• WHAT IS NEEDED: Copy every line of the entries that has the string "gates" in it.

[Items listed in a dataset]
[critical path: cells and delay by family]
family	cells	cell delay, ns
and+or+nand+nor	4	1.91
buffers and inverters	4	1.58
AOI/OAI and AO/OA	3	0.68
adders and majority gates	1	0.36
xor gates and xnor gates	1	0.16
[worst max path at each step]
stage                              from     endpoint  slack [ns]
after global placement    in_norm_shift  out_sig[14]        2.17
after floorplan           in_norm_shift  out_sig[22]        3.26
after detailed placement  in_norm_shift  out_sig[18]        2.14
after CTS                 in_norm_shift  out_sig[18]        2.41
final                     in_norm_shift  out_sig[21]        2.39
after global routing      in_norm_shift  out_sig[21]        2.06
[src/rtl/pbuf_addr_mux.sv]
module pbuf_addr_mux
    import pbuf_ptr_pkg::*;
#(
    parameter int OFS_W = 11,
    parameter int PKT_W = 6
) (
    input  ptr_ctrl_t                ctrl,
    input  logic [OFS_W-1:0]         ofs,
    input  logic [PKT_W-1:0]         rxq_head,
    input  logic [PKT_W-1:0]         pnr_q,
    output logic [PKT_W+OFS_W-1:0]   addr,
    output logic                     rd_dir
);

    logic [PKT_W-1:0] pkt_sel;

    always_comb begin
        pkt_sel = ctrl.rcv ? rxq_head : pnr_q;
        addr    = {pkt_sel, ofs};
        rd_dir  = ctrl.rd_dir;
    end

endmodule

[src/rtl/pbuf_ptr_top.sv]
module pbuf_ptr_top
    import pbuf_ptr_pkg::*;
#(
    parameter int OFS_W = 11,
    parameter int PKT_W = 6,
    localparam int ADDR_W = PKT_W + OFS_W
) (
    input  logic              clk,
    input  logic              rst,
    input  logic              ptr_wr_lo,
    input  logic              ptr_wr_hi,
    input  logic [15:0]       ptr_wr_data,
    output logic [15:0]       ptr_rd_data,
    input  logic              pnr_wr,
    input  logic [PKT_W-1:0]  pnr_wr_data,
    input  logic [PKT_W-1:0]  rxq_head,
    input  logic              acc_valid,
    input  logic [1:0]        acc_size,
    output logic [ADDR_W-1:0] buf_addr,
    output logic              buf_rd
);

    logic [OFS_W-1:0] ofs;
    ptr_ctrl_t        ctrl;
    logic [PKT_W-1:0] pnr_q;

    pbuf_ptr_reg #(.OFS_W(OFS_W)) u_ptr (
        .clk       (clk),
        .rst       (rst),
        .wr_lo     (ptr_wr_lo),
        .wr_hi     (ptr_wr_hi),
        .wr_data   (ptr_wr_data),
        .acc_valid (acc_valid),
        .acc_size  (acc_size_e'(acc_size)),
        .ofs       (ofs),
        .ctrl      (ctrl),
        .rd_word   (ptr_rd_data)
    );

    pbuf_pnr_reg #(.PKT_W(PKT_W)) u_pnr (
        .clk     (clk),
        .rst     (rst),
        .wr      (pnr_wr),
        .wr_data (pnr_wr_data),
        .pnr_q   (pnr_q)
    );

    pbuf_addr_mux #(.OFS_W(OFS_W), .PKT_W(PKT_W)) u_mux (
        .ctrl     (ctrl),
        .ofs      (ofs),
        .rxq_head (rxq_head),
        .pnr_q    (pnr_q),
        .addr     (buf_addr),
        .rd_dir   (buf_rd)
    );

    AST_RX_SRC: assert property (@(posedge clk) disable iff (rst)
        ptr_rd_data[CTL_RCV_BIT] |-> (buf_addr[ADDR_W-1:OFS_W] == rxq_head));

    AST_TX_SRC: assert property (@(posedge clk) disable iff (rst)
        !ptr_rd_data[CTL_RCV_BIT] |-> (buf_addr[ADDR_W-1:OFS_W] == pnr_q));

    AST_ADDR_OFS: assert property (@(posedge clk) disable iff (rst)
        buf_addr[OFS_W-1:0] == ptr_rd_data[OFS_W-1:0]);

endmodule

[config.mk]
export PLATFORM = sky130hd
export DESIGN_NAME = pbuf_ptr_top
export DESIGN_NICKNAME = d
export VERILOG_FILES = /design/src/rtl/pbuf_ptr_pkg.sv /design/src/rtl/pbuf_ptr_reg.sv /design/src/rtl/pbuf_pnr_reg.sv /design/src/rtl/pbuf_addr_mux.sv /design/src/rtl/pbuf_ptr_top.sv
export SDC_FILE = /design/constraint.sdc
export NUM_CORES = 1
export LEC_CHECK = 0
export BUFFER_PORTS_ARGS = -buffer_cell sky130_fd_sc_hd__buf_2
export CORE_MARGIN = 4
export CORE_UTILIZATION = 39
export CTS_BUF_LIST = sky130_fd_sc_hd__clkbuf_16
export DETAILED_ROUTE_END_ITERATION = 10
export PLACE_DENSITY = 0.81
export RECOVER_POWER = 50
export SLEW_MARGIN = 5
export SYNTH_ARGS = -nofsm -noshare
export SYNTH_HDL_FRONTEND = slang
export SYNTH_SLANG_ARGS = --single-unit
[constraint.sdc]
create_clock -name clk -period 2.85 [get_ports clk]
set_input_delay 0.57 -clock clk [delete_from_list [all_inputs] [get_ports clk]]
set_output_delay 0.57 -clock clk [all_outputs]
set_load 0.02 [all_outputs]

* * *

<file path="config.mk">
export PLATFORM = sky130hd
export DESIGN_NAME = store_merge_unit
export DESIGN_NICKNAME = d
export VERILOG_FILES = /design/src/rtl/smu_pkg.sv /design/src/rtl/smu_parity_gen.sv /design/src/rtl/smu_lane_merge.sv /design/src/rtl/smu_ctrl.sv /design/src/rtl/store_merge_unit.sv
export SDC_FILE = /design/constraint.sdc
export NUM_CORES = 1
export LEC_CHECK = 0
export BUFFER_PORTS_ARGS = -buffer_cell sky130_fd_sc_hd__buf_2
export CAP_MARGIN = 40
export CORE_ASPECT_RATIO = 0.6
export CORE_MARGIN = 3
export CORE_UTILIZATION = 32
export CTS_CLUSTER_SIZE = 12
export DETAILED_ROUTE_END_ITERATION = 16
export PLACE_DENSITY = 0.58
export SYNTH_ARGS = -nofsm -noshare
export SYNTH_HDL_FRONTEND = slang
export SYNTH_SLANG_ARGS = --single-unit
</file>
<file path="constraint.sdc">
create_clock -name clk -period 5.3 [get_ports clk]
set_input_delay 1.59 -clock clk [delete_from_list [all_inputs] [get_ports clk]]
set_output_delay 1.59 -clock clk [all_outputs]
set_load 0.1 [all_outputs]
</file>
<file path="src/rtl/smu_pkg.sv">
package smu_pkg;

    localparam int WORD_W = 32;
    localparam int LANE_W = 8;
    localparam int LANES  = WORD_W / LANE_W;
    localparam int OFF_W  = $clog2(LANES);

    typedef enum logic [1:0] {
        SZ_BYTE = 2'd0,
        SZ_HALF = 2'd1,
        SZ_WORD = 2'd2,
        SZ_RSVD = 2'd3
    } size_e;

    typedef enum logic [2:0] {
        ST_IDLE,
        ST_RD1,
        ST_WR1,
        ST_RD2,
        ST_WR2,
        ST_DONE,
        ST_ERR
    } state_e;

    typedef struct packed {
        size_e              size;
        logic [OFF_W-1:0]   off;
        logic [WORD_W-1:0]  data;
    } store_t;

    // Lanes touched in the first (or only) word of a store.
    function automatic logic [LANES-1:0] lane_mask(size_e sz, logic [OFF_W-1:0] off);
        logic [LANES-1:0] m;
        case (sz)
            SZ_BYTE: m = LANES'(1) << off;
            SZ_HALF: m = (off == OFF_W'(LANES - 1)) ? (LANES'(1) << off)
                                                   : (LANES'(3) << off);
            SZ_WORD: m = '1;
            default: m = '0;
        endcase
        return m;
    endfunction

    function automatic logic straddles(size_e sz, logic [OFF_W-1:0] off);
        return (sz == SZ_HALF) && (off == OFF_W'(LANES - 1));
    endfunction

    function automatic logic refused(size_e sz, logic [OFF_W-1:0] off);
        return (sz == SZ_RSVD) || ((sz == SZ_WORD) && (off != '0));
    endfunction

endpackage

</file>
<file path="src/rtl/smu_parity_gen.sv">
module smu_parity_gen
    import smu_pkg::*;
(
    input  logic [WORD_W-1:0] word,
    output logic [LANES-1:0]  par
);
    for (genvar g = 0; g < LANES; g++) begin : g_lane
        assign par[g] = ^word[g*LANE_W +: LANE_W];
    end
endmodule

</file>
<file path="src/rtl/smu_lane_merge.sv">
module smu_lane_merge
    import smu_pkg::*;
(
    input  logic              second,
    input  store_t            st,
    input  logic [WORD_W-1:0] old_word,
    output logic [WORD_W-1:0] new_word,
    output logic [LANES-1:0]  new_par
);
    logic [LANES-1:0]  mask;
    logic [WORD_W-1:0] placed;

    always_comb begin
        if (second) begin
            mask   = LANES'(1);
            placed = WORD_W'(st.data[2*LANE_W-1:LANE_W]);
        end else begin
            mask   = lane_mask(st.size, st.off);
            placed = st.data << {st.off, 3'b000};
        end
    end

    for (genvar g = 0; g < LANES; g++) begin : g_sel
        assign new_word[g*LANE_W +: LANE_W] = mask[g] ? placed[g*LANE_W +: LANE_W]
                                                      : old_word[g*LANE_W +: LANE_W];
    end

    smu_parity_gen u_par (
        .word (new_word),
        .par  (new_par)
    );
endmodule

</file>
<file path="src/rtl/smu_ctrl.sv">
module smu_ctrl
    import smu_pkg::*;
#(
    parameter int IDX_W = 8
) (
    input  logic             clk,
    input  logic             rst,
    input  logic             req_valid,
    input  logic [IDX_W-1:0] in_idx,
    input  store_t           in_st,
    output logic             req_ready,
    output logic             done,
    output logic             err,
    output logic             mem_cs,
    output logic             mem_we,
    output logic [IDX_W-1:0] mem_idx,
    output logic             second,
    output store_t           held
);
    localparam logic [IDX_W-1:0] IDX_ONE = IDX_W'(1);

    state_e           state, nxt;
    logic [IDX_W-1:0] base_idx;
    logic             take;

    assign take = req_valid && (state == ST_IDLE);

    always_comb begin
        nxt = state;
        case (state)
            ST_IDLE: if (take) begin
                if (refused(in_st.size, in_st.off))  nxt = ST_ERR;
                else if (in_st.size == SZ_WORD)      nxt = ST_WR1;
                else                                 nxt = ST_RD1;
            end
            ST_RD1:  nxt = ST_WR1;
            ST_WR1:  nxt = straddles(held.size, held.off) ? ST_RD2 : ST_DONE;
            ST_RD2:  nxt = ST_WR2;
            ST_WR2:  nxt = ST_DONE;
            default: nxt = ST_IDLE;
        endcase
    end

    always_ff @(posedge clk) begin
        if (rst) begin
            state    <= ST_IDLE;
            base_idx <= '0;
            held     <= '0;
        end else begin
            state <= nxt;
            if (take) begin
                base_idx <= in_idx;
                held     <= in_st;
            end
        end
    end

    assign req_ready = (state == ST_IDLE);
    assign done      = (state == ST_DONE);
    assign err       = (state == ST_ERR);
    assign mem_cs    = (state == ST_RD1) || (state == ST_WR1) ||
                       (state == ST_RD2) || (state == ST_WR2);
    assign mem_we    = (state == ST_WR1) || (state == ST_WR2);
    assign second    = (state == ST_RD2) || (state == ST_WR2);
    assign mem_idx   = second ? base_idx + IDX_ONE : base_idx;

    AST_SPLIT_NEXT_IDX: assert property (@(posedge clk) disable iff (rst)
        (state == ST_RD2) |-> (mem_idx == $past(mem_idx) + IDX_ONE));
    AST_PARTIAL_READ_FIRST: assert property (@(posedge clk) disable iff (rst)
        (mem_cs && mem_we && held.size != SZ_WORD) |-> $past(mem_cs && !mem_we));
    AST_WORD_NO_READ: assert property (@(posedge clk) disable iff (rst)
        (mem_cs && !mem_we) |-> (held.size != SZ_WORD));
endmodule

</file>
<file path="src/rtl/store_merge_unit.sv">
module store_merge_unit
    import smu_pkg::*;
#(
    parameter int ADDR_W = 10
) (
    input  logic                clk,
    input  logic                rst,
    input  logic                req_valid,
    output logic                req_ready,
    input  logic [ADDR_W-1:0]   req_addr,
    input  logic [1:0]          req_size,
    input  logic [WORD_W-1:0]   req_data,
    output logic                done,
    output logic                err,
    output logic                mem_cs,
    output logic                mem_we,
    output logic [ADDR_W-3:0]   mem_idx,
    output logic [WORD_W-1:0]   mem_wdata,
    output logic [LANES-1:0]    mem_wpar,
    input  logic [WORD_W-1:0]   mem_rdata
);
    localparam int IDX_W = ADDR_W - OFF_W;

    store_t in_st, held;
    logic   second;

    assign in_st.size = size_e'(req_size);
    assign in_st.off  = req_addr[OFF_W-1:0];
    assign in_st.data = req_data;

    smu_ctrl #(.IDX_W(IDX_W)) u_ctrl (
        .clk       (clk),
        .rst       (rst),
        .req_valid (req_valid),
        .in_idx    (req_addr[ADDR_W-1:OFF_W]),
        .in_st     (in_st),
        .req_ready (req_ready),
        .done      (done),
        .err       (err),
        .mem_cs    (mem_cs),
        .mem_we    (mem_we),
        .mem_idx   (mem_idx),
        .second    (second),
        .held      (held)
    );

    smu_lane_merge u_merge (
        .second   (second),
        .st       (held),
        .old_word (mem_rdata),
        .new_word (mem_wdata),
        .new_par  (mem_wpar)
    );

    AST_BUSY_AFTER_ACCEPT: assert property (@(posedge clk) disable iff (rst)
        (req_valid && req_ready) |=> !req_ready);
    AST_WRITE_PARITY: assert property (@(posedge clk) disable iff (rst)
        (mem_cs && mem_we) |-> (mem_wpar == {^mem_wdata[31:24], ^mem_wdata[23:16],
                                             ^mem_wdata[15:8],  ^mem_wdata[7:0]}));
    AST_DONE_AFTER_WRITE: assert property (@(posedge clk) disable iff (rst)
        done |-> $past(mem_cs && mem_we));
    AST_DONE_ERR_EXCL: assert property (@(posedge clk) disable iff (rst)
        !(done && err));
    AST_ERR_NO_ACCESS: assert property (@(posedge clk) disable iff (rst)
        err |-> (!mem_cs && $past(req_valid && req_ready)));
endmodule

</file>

• SOLUTION TO THIS PROBLEM:
adders and majority gates	1	0.36
xor gates and xnor gates	1	0.16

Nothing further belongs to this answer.